### WHAT TO PRODUCE
Each line in the data holding "power" should be listed.

### DATA LISTING

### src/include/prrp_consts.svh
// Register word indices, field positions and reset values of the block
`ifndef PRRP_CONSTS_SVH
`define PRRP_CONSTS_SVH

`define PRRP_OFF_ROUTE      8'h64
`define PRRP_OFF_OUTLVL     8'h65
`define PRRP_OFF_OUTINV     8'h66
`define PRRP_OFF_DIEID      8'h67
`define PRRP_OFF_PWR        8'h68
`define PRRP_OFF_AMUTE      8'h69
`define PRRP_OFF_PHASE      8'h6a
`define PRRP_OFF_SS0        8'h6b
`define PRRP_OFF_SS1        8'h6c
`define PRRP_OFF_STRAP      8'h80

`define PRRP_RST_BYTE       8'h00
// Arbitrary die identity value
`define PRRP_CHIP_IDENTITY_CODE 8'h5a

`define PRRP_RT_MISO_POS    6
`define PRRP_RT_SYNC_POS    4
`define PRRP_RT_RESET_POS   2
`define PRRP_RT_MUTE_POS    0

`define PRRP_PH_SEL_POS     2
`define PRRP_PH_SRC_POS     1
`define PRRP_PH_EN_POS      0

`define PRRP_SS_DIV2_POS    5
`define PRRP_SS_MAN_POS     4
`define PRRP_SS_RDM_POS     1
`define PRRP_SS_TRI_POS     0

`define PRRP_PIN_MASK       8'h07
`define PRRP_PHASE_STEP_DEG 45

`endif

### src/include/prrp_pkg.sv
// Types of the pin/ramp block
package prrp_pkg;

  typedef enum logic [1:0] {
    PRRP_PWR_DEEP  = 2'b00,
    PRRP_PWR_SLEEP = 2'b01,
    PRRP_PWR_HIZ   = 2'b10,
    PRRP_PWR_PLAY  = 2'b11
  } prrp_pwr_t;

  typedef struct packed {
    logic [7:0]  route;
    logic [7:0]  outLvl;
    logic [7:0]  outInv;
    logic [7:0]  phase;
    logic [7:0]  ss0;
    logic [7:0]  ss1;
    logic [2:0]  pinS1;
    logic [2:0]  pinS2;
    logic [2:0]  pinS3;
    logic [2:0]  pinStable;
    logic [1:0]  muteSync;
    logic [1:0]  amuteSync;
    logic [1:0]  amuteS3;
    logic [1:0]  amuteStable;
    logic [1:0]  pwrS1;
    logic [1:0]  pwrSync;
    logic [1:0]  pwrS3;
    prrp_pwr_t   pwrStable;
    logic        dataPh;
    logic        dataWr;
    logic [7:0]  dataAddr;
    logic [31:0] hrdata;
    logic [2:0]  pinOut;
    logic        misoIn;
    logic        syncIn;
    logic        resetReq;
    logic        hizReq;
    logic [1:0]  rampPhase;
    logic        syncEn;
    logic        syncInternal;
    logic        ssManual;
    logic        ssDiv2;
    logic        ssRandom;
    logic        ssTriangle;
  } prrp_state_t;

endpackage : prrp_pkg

==

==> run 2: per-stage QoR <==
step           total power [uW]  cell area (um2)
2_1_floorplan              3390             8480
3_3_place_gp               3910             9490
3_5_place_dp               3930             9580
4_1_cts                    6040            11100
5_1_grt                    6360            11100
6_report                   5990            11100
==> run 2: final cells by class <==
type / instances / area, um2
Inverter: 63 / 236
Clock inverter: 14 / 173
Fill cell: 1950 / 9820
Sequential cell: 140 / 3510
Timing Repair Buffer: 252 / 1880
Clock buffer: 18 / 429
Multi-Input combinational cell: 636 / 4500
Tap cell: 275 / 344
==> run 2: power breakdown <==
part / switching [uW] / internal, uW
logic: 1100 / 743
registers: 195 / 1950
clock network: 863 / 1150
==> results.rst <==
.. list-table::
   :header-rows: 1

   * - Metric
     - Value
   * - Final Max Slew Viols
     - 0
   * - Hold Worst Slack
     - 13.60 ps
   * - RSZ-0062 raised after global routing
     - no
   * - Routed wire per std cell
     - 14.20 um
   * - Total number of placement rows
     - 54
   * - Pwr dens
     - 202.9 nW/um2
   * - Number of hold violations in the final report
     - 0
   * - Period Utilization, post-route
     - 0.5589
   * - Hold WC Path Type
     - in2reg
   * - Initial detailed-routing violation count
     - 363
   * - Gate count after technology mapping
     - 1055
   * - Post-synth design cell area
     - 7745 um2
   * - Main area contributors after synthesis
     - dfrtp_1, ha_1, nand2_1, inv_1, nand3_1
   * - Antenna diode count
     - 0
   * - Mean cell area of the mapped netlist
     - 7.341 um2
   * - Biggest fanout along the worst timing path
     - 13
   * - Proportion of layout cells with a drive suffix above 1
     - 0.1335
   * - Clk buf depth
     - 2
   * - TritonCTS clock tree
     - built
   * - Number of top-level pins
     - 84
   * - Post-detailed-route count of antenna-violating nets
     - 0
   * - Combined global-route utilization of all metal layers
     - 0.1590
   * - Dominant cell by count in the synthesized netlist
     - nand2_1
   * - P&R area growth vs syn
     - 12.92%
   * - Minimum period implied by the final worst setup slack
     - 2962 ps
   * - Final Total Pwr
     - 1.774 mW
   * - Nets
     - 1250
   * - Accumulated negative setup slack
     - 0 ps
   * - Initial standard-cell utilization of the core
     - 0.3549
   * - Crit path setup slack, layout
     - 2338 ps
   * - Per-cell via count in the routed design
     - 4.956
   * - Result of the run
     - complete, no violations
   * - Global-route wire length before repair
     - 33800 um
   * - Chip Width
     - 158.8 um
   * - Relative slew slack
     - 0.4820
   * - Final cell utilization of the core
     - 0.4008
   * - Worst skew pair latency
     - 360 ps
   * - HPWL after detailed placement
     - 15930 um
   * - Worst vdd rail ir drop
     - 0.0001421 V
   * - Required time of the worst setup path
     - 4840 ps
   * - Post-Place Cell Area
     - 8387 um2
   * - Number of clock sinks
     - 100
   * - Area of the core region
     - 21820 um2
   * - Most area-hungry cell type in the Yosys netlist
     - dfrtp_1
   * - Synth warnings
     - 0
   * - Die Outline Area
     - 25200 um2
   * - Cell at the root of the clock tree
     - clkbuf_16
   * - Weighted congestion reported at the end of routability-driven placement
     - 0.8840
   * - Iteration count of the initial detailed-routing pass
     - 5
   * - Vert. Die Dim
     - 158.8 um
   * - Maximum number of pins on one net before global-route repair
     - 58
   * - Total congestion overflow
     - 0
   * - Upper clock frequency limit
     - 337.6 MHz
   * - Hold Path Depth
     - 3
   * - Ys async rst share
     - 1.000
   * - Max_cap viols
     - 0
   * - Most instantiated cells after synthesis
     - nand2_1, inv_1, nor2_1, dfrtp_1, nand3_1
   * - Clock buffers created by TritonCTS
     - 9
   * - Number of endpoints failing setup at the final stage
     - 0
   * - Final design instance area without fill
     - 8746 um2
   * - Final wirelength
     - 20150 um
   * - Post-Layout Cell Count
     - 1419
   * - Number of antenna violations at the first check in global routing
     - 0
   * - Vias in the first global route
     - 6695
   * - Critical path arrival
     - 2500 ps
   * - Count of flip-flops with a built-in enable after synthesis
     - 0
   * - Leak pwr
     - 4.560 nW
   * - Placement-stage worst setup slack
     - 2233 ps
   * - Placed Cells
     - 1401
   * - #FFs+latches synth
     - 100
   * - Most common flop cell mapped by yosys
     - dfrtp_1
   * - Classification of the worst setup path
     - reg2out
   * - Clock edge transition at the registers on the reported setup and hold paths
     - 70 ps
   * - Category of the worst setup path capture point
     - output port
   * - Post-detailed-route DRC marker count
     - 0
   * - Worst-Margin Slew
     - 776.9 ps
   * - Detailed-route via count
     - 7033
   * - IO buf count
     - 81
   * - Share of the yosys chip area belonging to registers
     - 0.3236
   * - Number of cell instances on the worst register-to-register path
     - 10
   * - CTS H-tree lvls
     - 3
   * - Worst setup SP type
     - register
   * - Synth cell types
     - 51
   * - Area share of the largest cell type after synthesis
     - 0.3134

### RESULT OF THIS TASK
step           total power [uW]  cell area (um2)
==> run 2: power breakdown <==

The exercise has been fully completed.